◆ What is expected:
Which lines below hold the word "begin"? Report each one.

(Dataset entries)
File: src/rtl/uart_pkg.sv
// Shared UART types and constants.
// Provides the byte type, TX FIFO default depth and pointer-width helper.
package uart_pkg;

  localparam int UART_TX_FIFO_DEPTH = 16;

  typedef logic [7:0] uart_byte_t;

  // Pointer width for a power-of-two depth; never narrower than 1 bit.
  function automatic int ptr_w(input int depth);
    return (depth > 1) ? $clog2(depth) : 1;
  endfunction

endpackage

File: src/rtl/uart_fifo_mem.sv
// DEPTH x 8 register array: one synchronous write port, one async read.
// Ports: clk, we_i, waddr_i, wdata_i, raddr_i, rdata_o. Contents never reset.
module uart_fifo_mem
  import uart_pkg::*;
#(
  parameter int DEPTH = UART_TX_FIFO_DEPTH,
  localparam int AW = ptr_w(DEPTH)
) (
  input  logic          clk,
  input  logic          we_i,
  input  logic [AW-1:0] waddr_i,
  input  uart_byte_t    wdata_i,
  input  logic [AW-1:0] raddr_i,
  output uart_byte_t    rdata_o
);

  uart_byte_t mem_q [DEPTH];

  always_ff @(posedge clk) begin
    if (we_i) begin
      mem_q[waddr_i] <= wdata_i;
    end
  end

  assign rdata_o = mem_q[raddr_i];

endmodule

◆ Result of the task:
  always_ff @(posedge clk) begin
    if (we_i) begin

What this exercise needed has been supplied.